SUPPLIED RECORDS START
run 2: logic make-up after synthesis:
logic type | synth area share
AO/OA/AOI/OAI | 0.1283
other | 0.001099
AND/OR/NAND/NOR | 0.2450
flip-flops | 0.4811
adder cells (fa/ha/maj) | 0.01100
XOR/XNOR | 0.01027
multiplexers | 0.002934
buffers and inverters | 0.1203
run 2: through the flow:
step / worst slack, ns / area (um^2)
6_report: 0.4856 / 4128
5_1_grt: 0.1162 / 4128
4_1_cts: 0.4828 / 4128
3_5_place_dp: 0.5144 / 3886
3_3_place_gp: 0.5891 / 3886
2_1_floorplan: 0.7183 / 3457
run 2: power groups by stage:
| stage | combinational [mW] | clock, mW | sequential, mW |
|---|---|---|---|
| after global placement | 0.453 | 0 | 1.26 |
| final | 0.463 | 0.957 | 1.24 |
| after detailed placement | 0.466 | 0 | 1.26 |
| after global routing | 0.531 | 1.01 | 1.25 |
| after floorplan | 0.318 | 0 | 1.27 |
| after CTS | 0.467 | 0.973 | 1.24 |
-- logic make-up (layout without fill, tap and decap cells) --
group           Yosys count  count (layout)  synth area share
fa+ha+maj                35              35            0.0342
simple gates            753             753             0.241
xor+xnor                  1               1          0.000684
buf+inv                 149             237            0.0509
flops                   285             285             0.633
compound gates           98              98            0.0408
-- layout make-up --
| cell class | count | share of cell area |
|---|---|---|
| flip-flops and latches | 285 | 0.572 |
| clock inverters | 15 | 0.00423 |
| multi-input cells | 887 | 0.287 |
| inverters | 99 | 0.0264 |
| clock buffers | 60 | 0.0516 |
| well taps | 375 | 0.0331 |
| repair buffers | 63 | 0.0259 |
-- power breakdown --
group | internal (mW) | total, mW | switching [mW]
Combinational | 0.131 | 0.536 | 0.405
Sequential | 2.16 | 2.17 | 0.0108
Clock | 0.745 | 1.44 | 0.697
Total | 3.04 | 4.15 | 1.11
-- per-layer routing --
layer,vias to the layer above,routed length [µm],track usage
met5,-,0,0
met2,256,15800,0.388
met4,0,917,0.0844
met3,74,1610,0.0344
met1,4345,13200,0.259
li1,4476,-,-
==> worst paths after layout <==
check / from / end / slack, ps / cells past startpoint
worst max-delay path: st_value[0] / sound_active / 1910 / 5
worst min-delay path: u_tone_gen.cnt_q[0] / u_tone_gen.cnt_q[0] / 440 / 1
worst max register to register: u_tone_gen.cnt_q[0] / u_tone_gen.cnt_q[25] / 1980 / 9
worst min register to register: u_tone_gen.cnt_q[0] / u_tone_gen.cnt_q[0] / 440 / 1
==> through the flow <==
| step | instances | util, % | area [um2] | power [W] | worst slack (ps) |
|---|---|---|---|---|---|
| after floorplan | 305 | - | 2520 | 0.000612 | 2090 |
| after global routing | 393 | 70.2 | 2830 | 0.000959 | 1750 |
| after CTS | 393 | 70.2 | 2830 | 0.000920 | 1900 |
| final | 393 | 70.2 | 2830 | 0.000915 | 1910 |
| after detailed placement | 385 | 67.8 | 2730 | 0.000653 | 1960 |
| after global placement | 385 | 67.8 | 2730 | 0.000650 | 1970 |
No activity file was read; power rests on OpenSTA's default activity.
--- config.mk ---
export PLATFORM = sky130hd
export DESIGN_NAME = usb_pd_tx_ctrl
export DESIGN_NICKNAME = d
export VERILOG_FILES = /design/src/rtl/usb_pd_tx_ctrl.sv
export SDC_FILE = /design/constraint.sdc
export NUM_CORES = 1
export LEC_CHECK = 0
export BUFFER_PORTS_ARGS = -buffer_cell sky130_fd_sc_hd__clkbuf_2
export CAP_MARGIN = 20
export CORE_AREA = 2 2 189 191
export DETAILED_ROUTE_END_ITERATION = 8
export DIE_AREA = 0 0 191 193
export SLEW_MARGIN = 10
export SYNTH_ARGS = -nofsm -noshare
export SYNTH_HDL_FRONTEND = slang
export SYNTH_SLANG_ARGS = --single-unit
--- constraint.sdc ---
create_clock -name clock -period 4.05 [get_ports clock]
set_clock_uncertainty 0.2 [all_clocks]
set_input_delay 1.215 -clock clock [delete_from_list [all_inputs] [get_ports clock]]
set_output_delay 1.215 -clock clock [all_outputs]
set_load 0.03 [all_outputs]
--- src/rtl/usb_pd_tx_ctrl.sv ---
// -----------------------------------------------------------------------------
// usb_pd_tx_ctrl
//
// Protocol-layer transmit controller for USB Power Delivery. Sits directly in
// front of the PD PHY transmitter. The controller:
//   - accepts one message request at a time;
//   - stamps it with the 3-bit MessageID counter;
//   - launches the PHY and waits for the PHY to finish.
// SOP messages then wait for a GoodCRC from the receive path and are retried
// when that wait times out. Hard Reset ordered sets need no GoodCRC and
// complete as soon as the PHY goes idle.
//
// Parameters
//   system_khz          clock frequency in kHz
//   receive_timeout_us  GoodCRC wait window (tReceive) in microseconds
//   n_retry             retransmissions allowed after the first attempt
//
// Ports
//   clock               single clock
//   nrst                synchronous active-low reset
//   req                 request pulse, sampled only while idle
//   req_hrst            1 = Hard Reset ordered set, 0 = SOP message
//   req_num/req_type    data-object count / message type of the request
//   req_words           up to 7 data objects, word k at [32k +: 32]
//   id_rst              clears the MessageID counter (protocol soft reset)
//   busy                high from the cycle after acceptance through done
//   done                one-cycle completion pulse
//   result              0 GoodCRC, 1 retries exhausted, 2 hard reset sent
//   phy_start           one-cycle start pulse to the PHY
//   phy_busy            PHY transmitter busy
//   phy_hrst/phy_id/phy_num/phy_type/phy_words
//                       latched header/payload fields presented to the PHY
//   rx_valid            one-cycle pulse marking a received message
//   rx_num/rx_type/rx_id
//                       header fields of that received message
// -----------------------------------------------------------------------------
module usb_pd_tx_ctrl #(
  parameter int system_khz         = 200000,
  parameter int receive_timeout_us = 1000,
  parameter int n_retry            = 2
) (
  input  logic         clock,
  input  logic         nrst,
  input  logic         req,
  input  logic         req_hrst,
  input  logic [2:0]   req_num,
  input  logic [3:0]   req_type,
  input  logic [223:0] req_words,
  input  logic         id_rst,
  output logic         busy,
  output logic         done,
  output logic [1:0]   result,
  output logic         phy_start,
  input  logic         phy_busy,
  output logic         phy_hrst,
  output logic [2:0]   phy_id,
  output logic [2:0]   phy_num,
  output logic [3:0]   phy_type,
  output logic [223:0] phy_words,
  input  logic         rx_valid,
  input  logic [2:0]   rx_num,
  input  logic [3:0]   rx_type,
  input  logic [2:0]   rx_id
);

  // GoodCRC wait window in clock cycles, fixed at elaboration.
  localparam logic [31:0] TIMEOUT_CYC = 32'(system_khz * receive_timeout_us / 1000);

  // Retry counter just wide enough to hold n_retry.
  localparam int RW = (n_retry < 2) ? 1 : $clog2(n_retry + 1);
  localparam logic [RW-1:0] RETRY_MAX = RW'(n_retry);

  localparam logic [1:0] RES_GOODCRC = 2'd0;
  localparam logic [1:0] RES_NO_ACK  = 2'd1;
  localparam logic [1:0] RES_HRST    = 2'd2;

  typedef enum logic [2:0] {
    S_IDLE      = 3'd0,
    S_LAUNCH    = 3'd1,
    S_WAIT_BUSY = 3'd2,
    S_SENDING   = 3'd3,
    S_WAIT_CRC  = 3'd4,
    S_DONE      = 3'd5
  } state_t;

  state_t          r_state;
  logic [2:0]      r_msg_id;
  logic [RW-1:0]   r_retry_cnt;
  logic [31:0]     r_timer;
  logic            r_busy;
  logic            r_done;
  logic [1:0]      r_result;
  logic            r_start;
  logic            r_phy_hrst;
  logic [2:0]      r_phy_id;
  logic [2:0]      r_phy_num;
  logic [3:0]      r_phy_type;
  logic [223:0]    r_phy_words;

  logic            w_good_crc;
  logic            w_expired;
  logic [2:0]      w_id_next;

  // GoodCRC recognition, window expiry and MessageID increment.
  always_comb begin
    w_good_crc = rx_valid && (rx_num == 3'd0) && (rx_type == 4'd1) && (rx_id == r_phy_id);
    // The window closes on the cycle the timer would decrement to zero,
    // so WAIT_CRC lasts exactly TIMEOUT_CYC cycles.
    w_expired  = (r_timer <= 32'd1);
    w_id_next  = r_msg_id + 3'd1;
  end

  // Transmit FSM with all outputs registered.
  always_ff @(posedge clock) begin
    if (!nrst) begin
      r_state     <= S_IDLE;
      r_msg_id    <= 3'd0;
      r_retry_cnt <= '0;
      r_timer     <= 32'd0;
      r_busy      <= 1'b0;
      r_done      <= 1'b0;
      r_result    <= 2'd0;
      r_start     <= 1'b0;
      r_phy_hrst  <= 1'b0;
      r_phy_id    <= 3'd0;
      r_phy_num   <= 3'd0;
      r_phy_type  <= 4'd0;
      r_phy_words <= 224'd0;
    end else begin
      r_start <= 1'b0;
      r_done  <= 1'b0;
      case (r_state)
        S_IDLE: begin
          if (req) begin
            r_phy_hrst  <= req_hrst;
            r_phy_num   <= req_num;
            r_phy_type  <= req_type;
            r_phy_words <= req_words;
            r_phy_id    <= r_msg_id;
            r_retry_cnt <= '0;
            r_busy      <= 1'b1;
            r_start     <= 1'b1;
            r_state     <= S_LAUNCH;
          end else begin
            r_state <= S_IDLE;
          end
        end
        S_LAUNCH: begin
          r_state <= S_WAIT_BUSY;
        end
        S_WAIT_BUSY: begin
          if (phy_busy) begin
            r_state <= S_SENDING;
          end else begin
            r_state <= S_WAIT_BUSY;
          end
        end
        S_SENDING: begin
          if (!phy_busy) begin
            if (r_phy_hrst) begin
              // Hard Reset is never acknowledged and restarts MessageID.
              r_result <= RES_HRST;
              r_msg_id <= 3'd0;
              r_done   <= 1'b1;
              r_state  <= S_DONE;
            end else begin
              r_timer <= TIMEOUT_CYC;
              r_state <= S_WAIT_CRC;
            end
          end else begin
            r_state <= S_SENDING;
          end
        end
        S_WAIT_CRC: begin
          // A GoodCRC in the expiry cycle still counts as success.
          if (w_good_crc) begin
            r_result <= RES_GOODCRC;
            r_msg_id <= w_id_next;
            r_timer  <= 32'd0;
            r_done   <= 1'b1;
            r_state  <= S_DONE;
          end else if (w_expired) begin
            r_timer <= 32'd0;
            if (r_retry_cnt < RETRY_MAX) begin
              // Resend with the same latched id and payload.
              r_retry_cnt <= r_retry_cnt + {{(RW-1){1'b0}}, 1'b1};
              r_start     <= 1'b1;
              r_state     <= S_LAUNCH;
            end else begin
              r_result <= RES_NO_ACK;
              r_msg_id <= w_id_next;
              r_done   <= 1'b1;
              r_state  <= S_DONE;
            end
          end else begin
            r_timer <= r_timer - 32'd1;
          end
        end
        S_DONE: begin
          r_busy  <= 1'b0;
          r_state <= S_IDLE;
        end
        default: begin
          r_busy  <= 1'b0;
          r_state <= S_IDLE;
        end
      endcase
      // Placed last so a clear overrides a same-cycle completion increment.
      // The in-flight r_phy_id is deliberately left alone.
      if (id_rst) begin
        r_msg_id <= 3'd0;
      end
    end
  end

  assign busy      = r_busy;
  assign done      = r_done;
  assign result    = r_result;
  assign phy_start = r_start;
  assign phy_hrst  = r_phy_hrst;
  assign phy_id    = r_phy_id;
  assign phy_num   = r_phy_num;
  assign phy_type  = r_phy_type;
  assign phy_words = r_phy_words;

endmodule
[config.mk]
export PLATFORM = sky130hd
export DESIGN_NAME = pipe_stage_reg
export DESIGN_NICKNAME = d
export VERILOG_FILES = /design/src/rtl/pipe_pkg.sv /design/src/rtl/pipe_stage_reg_sat_counter.sv /design/src/rtl/pipe_stage_reg.sv
export SDC_FILE = /design/constraint.sdc
export NUM_CORES = 1
export LEC_CHECK = 0
export BUFFER_PORTS_ARGS = -buffer_cell sky130_fd_sc_hd__clkbuf_2
export CAP_MARGIN = 20
export CORE_MARGIN = 5
export CORE_UTILIZATION = 29
export CTS_CLUSTER_SIZE = 16
export DETAILED_ROUTE_END_ITERATION = 10
export REMOVE_ABC_BUFFERS = 1
export SYNTH_ARGS = -nofsm -noshare
export SYNTH_HDL_FRONTEND = slang
export SYNTH_HIERARCHICAL = 1
export SYNTH_SLANG_ARGS = --single-unit
[constraint.sdc]
create_clock -name CLOCK -period 11.4 [get_ports CLOCK]
set_clock_uncertainty 0.1 [all_clocks]
set_input_delay 1.71 -clock CLOCK [delete_from_list [all_inputs] [get_ports CLOCK]]
set_output_delay 1.71 -clock CLOCK [all_outputs]
set_load 0.02 [all_outputs]
[src/rtl/pipe_pkg.sv]
// Shared definitions for the pipeline stage register: FSM states and default bundle widths.
package pipe_pkg;

  localparam int PIPE_CTRL_W    = 8;
  localparam int PIPE_PAYLOAD_W = 111;
  localparam int PIPE_CNT_W     = 16;

  typedef enum logic [1:0] {
    EMPTY = 2'd0,
    FULL  = 2'd1,
    SKID  = 2'd2
  } pipe_state_e;

endpackage

[src/rtl/pipe_stage_reg_sat_counter.sv]
// Saturating up-counter: counts inc_i cycles and sticks at all-ones instead of wrapping.
module sat_counter #(
  parameter int W = 16
) (
  input  logic         clk_i,
  input  logic         rst_i,
  input  logic         inc_i,
  output logic [W-1:0] count_o
);

  logic [W-1:0] count_q;

  always_ff @(posedge clk_i or posedge rst_i) begin
    if (rst_i) begin
      count_q <= '0;
    end else if (inc_i && (count_q != '1)) begin
      count_q <= count_q + 1'b1;
    end
  end

  assign count_o = count_q;

endmodule

[src/rtl/pipe_stage_reg.sv]
// Valid/ready pipeline stage register with flush, bubble-zeroed control and stall counter.
// Define PIPE_STAGE_SKID_EN to add a one-entry skid buffer that registers In_Ready.
module pipe_stage_reg
  import pipe_pkg::*;
#(
  parameter int CTRL_W    = PIPE_CTRL_W,
  parameter int PAYLOAD_W = PIPE_PAYLOAD_W,
  parameter int CNT_W     = PIPE_CNT_W
) (
  input  logic                 CLOCK,
  input  logic                 RESET,
  input  logic                 In_Valid,
  output logic                 In_Ready,
  input  logic [CTRL_W-1:0]    Ctrl_In,
  input  logic [PAYLOAD_W-1:0] Payload_In,
  input  logic                 Flush,
  output logic                 Out_Valid,
  input  logic                 Out_Ready,
  output logic [CTRL_W-1:0]    Ctrl_Out,
  output logic [PAYLOAD_W-1:0] Payload_Out,
  output logic [CNT_W-1:0]     Stall_Cnt
);

  pipe_state_e            state_q;
  logic                   valid_q;
  logic [CTRL_W-1:0]      ctrl_q;
  logic [PAYLOAD_W-1:0]   payload_q;
  logic                   accept;

`ifdef PIPE_STAGE_SKID_EN
  logic                   in_ready_q;
  logic [CTRL_W-1:0]      skid_ctrl_q;
  logic [PAYLOAD_W-1:0]   skid_payload_q;

  assign In_Ready = in_ready_q;
  assign accept   = In_Valid && in_ready_q;

  always_ff @(posedge CLOCK or posedge RESET) begin
    if (RESET) begin
      state_q        <= EMPTY;
      valid_q        <= 1'b0;
      in_ready_q     <= 1'b1;
      ctrl_q         <= '0;
      payload_q      <= '0;
      skid_ctrl_q    <= '0;
      skid_payload_q <= '0;
    end else if (Flush) begin
      state_q        <= EMPTY;
      valid_q        <= 1'b0;
      in_ready_q     <= 1'b1;
      ctrl_q         <= '0;
      skid_ctrl_q    <= '0;
      skid_payload_q <= '0;
    end else begin
      case (state_q)
        EMPTY: begin
          if (accept) begin
            state_q   <= FULL;
            valid_q   <= 1'b1;
            ctrl_q    <= Ctrl_In;
            payload_q <= Payload_In;
          end
        end
        FULL: begin
          if (accept && Out_Ready) begin
            ctrl_q    <= Ctrl_In;
            payload_q <= Payload_In;
          end else if (accept) begin
            // Downstream is stalled: park the new entry, close the input next cycle.
            state_q        <= SKID;
            in_ready_q     <= 1'b0;
            skid_ctrl_q    <= Ctrl_In;
            skid_payload_q <= Payload_In;
          end else if (Out_Ready) begin
            state_q <= EMPTY;
            valid_q <= 1'b0;
            ctrl_q  <= '0;
          end
        end
        SKID: begin
          if (Out_Ready) begin
            state_q        <= FULL;
            in_ready_q     <= 1'b1;
            ctrl_q         <= skid_ctrl_q;
            payload_q      <= skid_payload_q;
            skid_ctrl_q    <= '0;
            skid_payload_q <= '0;
          end
        end
        default: begin
          state_q    <= EMPTY;
          valid_q    <= 1'b0;
          in_ready_q <= 1'b1;
          ctrl_q     <= '0;
        end
      endcase
    end
  end
`else
  assign In_Ready = !valid_q || Out_Ready;
  assign accept   = In_Valid && In_Ready;

  always_ff @(posedge CLOCK or posedge RESET) begin
    if (RESET) begin
      state_q   <= EMPTY;
      valid_q   <= 1'b0;
      ctrl_q    <= '0;
      payload_q <= '0;
    end else if (Flush) begin
      state_q <= EMPTY;
      valid_q <= 1'b0;
      ctrl_q  <= '0;
    end else begin
      case (state_q)
        EMPTY, FULL: begin
          if (accept) begin
            state_q   <= FULL;
            valid_q   <= 1'b1;
            ctrl_q    <= Ctrl_In;
            payload_q <= Payload_In;
          end else if (valid_q && Out_Ready) begin
            state_q <= EMPTY;
            valid_q <= 1'b0;
            ctrl_q  <= '0;
          end
        end
        default: begin
          state_q <= EMPTY;
          valid_q <= 1'b0;
          ctrl_q  <= '0;
        end
      endcase
    end
  end
`endif

  assign Out_Valid   = valid_q;
  assign Ctrl_Out    = ctrl_q;
  assign Payload_Out = payload_q;

  sat_counter #(
    .W(CNT_W)
  ) u_stall_cnt (
    .clk_i   (CLOCK),
    .rst_i   (RESET),
    .inc_i   (valid_q && !Out_Ready),
    .count_o (Stall_Cnt)
  );

endmodule

==> metrics.md <==
| Metric | Value |
|---|---|
| Outcome | `finished, final reports clean` |
| Via-to-Cell Ratio | `4.24` |
| Met2 wire length | `6970 um` |
| Post-CTS setup buffers | `0` |
| DRT met1 WL | `5660 um` |
| Rows | `52` |
| Period minus WS final | `4.34 ns` |
| Logic pwr share | `24.2%` |
| Routed len/inst | `15.7 um` |
| CP required | `9.59 ns` |
| Part of the power in registers | `41.3%` |
| WL met3 | `1220 um` |
| Fmax | `231 MHz` |
| First-pass GRT wire length | `22700 um` |
| Cells after Synth | `357` |
| DR pass1 iterations | `4` |
| Slowest-stage cell, CP | `nor2b_4` |
| Detailed Place HPWL | `10500 um` |
| P&R area growth vs syn | `33.8%` |
| Max Used Layer | `met4` |
| Max Root-Sink Buffers | `2` |
| RSZ-0062 raised after global routing | `no` |
| Hold_buf cts | `0` |
| Clock root buffer | `clkbuf_16` |
| Mapped cell area | `5920 um^2` |
| P_sw | `468 uW` |
| CP Launch Type | `input pin` |
| Share of cells above drive strength 1 | `67.0%` |
| CP Data Arrival Time | `2.53 ns` |
| # setup viols final | `0` |
| PortBufs | `260` |
| Die width | `153 um` |
| Hold Path Class | `reg -> reg` |
| Worst r2r path cells | `5` |
| CP Capture Type | `output pin` |
| # IOs | `261` |
| Vias in the first global route | `4282` |
| Core area | `20200 um^2` |
| Final period util | `38.0%` |
| Pre-CTS setup slack | `7.05 ns` |
| Post-DRT Antenna Nets | `0` |
| Sequential fraction of the synthesis area | `57.5%` |
| GPL Wtd Cong | `0.784` |
| Antenna violations before repair | `0` |
| Gr usage total | `12.2%` |
| Cell Chain, Critical Path | `clkbuf_2 > nor2b_4 > inv_1 > clkbuf_2` |
| Clock latency on the worst-skew pair | `0.40 ns` |
| Sw Share | `31.3%` |
| Leakage | `0.00401 uW` |
| Syn Area/Cell | `16.6 um^2` |
| Largest net degree at the start of global routing | `62` |
| Most frequent cells in the layout | `clkbuf_2 (260), dfrtp_1 (136), mux2_4 (90)` |
| Final hold violations | `0` |
| DRT iter0 DRCs | `124` |
| Crit Path Class | `in -> out` |
| Die Area | `23400 um^2` |
| Clk network pwr share | `34.5%` |
| Setup TNS | `0 ns` |
| Die Ht | `153 um` |
| Synth Register Bits | `136` |
| Worst Tran Pin Value | `0.916 ns` |
| Final wirelength | `14200 um` |
| Most common cell after layout, fill and taps aside | `clkbuf_2` |
| CTS tree | `done` |
| Drc violations | `0` |
| Worst-path clk slew | `0.06 ns` |
| Overflow after GRT | `0` |
| # clock sinks | `136` |
| Slew HR | `38.9%` |
| Fin. max-slew vios | `0` |
| Num CTS Buffers | `17` |
| Layout Nets | `748` |
| Max-Cap Viols | `0` |
| Fin worst setup slack | `7.06 ns` |
| Max IR drop VDD | `0.0949 mV` |
| Max incr delay on CP | `0.39 ns` |
| Initial core utilization | `29.3%` |
| CP max FO | `17` |
| Cell Int Power | `1030 uW` |
| Total number of vias | `3845` |
| Htree depth | `4` |
| Yosys cell types | `31` |
| YS warnings | `6` |
| Crit-path most repeated cell | `clkbuf_2` |
| Post-CTS resize count | `0` |
| P per Cell Area | `189 nW/um^2` |
| ANT cells | `0` |
| Hold Path Depth | `1` |
[stage by stage]
| step | hold WS (ns) | util, % | instance area, um^2 | power, uW | instances |
|---|---|---|---|---|---|
| floorplan | 0.505 | - | 5680 | 857 | 340 |
| global placement | 0.391 | 36.5 | 7360 | 988 | 874 |
| detailed placement | 0.392 | 36.5 | 7360 | 993 | 874 |
| CTS | 0.409 | 39.2 | 7910 | 1520 | 906 |
| global route | 0.422 | 39.2 | 7910 | 1580 | 906 |
| finish | 0.405 | 39.2 | 7910 | 1490 | 906 |
[routing by layer]
| metal | track usage [%] | vias up |
|---|---|---|
| met5 | 0 | - |
| met3 | 5.03 | 20 |
| li1 | - | 1811 |
| met1 | 14.1 | 1860 |
| met4 | 5.18 | 0 |
| met2 | 20.0 | 154 |
[logic make-up (layout without fill, tap and decap cells)]
family / Yosys count / after routing / share of synthesized area, %
mux: 122 / 122 / 28.7
fa+ha+maj: 1 / 1 / 0.211
simple gates: 48 / 48 / 5.63
buf+inv: 20 / 299 / 4.10
flops: 136 / 136 / 57.5
compound gates: 19 / 19 / 2.16
xor+xnor: 11 / 11 / 1.63
[critical path, delay by kind of cell]
kind / cells / cell delay, ns
AND/OR/NAND/NOR: 1 / 0.39
buffers and inverters: 3 / 0.42
[power groups by stage]
stage	Combinational [uW]	Sequential (uW)	Clock [uW]
after floorplan	141	715	0
after global placement	364	624	0
after detailed placement	369	624	0
after CTS	369	618	535
after global routing	387	630	561
final	362	617	515
[state kept, by name, summed over array words and instances, names as in the netlist]
signal,count
state_q,1
Payload_Out,111
Ctrl_Out,8
u_stall_cnt/count_o,16
[Yosys cell counts]
master    number  area, um^2
nor4_4         1        21.3
or2_2          8        50.1
and4_1         3        26.3
a21oi_1       10        50.1
dfrtp_1      136        3400
nand2_2        1        6.26
nand3_1        7        35.0
buf_2          5        25.0
a32oi_1        8        70.1
mux2_2        23         259
nor2_1         5        18.8
nand2_1        6        22.5
buf_4          2        15.0
o21a_1         1        7.51
buf_6          1        11.3
and4_2         1        10.0
nand4_1        5        31.3
inv_1          3        11.3
xnor2_1       11        96.3
and3_2         1        7.51
and2_1         1        6.26
buf_12         9         180
and3_1         4        25.0
nand2b_1       1        6.26
nand4_4        1        21.3
nand4_2        1        12.5
mux2_4        90        1350
nor2b_4        1        13.8
nor3b_4        1        18.8
ha_1           1        12.5
mux2i_1        9        90.1
[final timing paths]
path | slack (ns) | endpoint | from
max | 7.06 | In_Ready | Out_Ready
max reg2reg | 8.58 | Payload_Out[34] | state_q[0]
min in group asynchronous | 1.29 | u_stall_cnt/count_o[14] | RESET
min | 0.40 | Payload_Out[32] | Payload_Out[32]
min reg2reg | 0.40 | Payload_Out[32] | Payload_Out[32]
max in group asynchronous | 8.59 | Payload_Out[90] | RESET
[final cells by class]
| type | instances | area [um^2] |
|---|---|---|
| multi-input cells | 201 | 2270 |
| inverters | 3 | 13.8 |
| repair buffers | 264 | 1330 |
| flip-flops and latches | 136 | 3400 |
| clock inverters | 12 | 91.3 |
| clock buffers | 20 | 467 |
| fillers | 1985 | 12300 |
| well taps | 270 | 338 |
Power figures use the tool's default switching activity.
SUPPLIED RECORDS END
WORK INSTRUCTIONS — All lines above from the one with "adder cells (fa/ha/maj) | 0.01100" to the one with "run 2: power", inclusive, should be copied exactly, and no other lines.

EXERCISE SOLUTION —
adder cells (fa/ha/maj) | 0.01100
XOR/XNOR | 0.01027
multiplexers | 0.002934
buffers and inverters | 0.1203
run 2: through the flow:
step / worst slack, ns / area (um^2)
6_report: 0.4856 / 4128
5_1_grt: 0.1162 / 4128
4_1_cts: 0.4828 / 4128
3_5_place_dp: 0.5144 / 3886
3_3_place_gp: 0.5891 / 3886
2_1_floorplan: 0.7183 / 3457
run 2: power groups by stage:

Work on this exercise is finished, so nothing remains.